__About this task__
Every line of the records that holds the word "constraint" should be copied out.

Stored data entries
=== Begin Enclosure ===

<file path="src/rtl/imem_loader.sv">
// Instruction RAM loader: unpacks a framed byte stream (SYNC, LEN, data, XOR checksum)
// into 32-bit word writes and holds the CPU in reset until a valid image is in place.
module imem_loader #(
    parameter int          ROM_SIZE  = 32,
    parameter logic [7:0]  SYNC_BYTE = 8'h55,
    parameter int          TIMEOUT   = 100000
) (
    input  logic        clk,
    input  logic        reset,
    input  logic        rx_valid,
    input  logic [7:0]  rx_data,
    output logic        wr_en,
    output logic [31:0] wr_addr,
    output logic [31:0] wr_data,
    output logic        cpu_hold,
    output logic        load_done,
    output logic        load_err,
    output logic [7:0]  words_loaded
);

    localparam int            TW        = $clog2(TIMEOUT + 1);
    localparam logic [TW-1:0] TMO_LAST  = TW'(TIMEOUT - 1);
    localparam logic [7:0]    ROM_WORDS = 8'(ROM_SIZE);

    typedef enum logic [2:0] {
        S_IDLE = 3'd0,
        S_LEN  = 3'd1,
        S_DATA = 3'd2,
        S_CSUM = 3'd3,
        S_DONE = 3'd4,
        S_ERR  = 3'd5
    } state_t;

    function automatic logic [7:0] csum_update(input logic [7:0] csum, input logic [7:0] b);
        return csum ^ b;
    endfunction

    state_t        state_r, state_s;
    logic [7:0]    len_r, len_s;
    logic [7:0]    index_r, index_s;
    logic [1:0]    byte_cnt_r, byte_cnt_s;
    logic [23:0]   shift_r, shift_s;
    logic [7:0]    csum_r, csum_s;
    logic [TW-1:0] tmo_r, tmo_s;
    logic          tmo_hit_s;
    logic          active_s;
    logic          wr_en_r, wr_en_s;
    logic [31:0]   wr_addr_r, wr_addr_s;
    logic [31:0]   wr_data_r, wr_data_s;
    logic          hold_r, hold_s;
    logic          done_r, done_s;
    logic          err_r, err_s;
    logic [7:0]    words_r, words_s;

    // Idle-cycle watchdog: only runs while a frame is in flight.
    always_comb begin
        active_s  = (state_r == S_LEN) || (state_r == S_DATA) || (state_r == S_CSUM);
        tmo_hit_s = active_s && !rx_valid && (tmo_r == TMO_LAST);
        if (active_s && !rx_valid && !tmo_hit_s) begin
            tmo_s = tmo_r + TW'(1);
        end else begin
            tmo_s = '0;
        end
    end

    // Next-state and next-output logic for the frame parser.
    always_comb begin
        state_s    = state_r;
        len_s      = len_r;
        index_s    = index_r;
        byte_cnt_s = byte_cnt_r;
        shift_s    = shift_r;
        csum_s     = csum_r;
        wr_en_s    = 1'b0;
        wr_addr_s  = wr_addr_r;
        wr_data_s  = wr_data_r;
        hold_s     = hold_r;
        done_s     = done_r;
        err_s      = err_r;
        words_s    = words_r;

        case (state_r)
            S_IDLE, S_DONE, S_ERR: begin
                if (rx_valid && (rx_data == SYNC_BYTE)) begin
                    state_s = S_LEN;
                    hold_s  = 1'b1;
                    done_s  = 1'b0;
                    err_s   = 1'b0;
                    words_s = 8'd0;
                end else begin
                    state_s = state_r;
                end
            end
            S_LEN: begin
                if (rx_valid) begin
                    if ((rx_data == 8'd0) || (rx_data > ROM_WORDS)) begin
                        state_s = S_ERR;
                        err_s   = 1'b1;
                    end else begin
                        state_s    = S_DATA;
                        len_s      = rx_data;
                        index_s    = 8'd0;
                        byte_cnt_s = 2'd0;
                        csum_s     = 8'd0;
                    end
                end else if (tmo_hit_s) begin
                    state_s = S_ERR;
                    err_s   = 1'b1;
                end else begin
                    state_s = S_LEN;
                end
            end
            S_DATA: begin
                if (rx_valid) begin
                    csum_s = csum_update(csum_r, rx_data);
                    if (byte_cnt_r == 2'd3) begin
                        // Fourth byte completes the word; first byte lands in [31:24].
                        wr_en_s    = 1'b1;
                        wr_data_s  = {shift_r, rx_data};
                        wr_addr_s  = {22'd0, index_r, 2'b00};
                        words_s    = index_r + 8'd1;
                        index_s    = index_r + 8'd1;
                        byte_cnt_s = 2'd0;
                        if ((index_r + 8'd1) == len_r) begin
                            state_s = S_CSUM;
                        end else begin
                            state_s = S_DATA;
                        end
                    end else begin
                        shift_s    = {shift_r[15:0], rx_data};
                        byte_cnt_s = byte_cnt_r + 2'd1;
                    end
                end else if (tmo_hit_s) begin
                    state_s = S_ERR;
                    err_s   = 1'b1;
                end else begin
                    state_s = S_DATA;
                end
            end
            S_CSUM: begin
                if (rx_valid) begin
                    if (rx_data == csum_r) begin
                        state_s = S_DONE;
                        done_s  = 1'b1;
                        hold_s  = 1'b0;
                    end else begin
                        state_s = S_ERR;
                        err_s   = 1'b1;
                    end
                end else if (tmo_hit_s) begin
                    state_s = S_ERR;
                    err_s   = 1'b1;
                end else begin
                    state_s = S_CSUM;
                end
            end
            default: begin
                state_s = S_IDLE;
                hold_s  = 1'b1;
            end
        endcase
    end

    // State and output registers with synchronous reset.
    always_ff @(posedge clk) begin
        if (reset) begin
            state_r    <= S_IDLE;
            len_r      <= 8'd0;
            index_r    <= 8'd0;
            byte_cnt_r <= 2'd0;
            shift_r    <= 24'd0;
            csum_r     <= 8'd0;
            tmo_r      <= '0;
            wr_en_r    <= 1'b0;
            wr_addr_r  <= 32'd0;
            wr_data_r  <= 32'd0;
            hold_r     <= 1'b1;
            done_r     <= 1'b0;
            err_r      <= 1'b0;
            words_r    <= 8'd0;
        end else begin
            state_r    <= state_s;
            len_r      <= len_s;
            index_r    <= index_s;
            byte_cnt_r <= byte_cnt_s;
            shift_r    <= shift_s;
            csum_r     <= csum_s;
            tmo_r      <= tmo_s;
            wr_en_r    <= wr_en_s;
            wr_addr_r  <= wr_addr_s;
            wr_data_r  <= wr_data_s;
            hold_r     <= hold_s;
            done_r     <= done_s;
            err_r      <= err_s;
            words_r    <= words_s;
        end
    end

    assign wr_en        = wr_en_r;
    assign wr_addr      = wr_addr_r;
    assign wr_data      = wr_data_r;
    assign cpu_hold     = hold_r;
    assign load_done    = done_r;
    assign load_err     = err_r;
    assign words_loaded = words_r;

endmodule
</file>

=== End Enclosure ===
=== Begin Enclosure ===

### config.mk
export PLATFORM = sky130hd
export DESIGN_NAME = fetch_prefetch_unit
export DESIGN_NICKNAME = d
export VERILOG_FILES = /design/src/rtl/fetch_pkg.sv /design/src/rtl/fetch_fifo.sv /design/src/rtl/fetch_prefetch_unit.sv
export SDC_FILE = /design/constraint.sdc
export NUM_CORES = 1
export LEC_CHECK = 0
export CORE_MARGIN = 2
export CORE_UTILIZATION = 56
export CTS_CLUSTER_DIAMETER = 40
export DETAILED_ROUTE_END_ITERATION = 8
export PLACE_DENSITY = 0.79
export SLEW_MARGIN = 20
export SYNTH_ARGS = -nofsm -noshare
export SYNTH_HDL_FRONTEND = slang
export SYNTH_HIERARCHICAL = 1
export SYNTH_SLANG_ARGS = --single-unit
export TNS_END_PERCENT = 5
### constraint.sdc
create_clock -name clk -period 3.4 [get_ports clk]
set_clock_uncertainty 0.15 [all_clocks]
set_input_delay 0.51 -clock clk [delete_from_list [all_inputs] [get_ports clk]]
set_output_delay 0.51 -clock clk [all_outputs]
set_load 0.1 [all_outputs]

=== End Enclosure ===

__Exercise response__
export SDC_FILE = /design/constraint.sdc
### constraint.sdc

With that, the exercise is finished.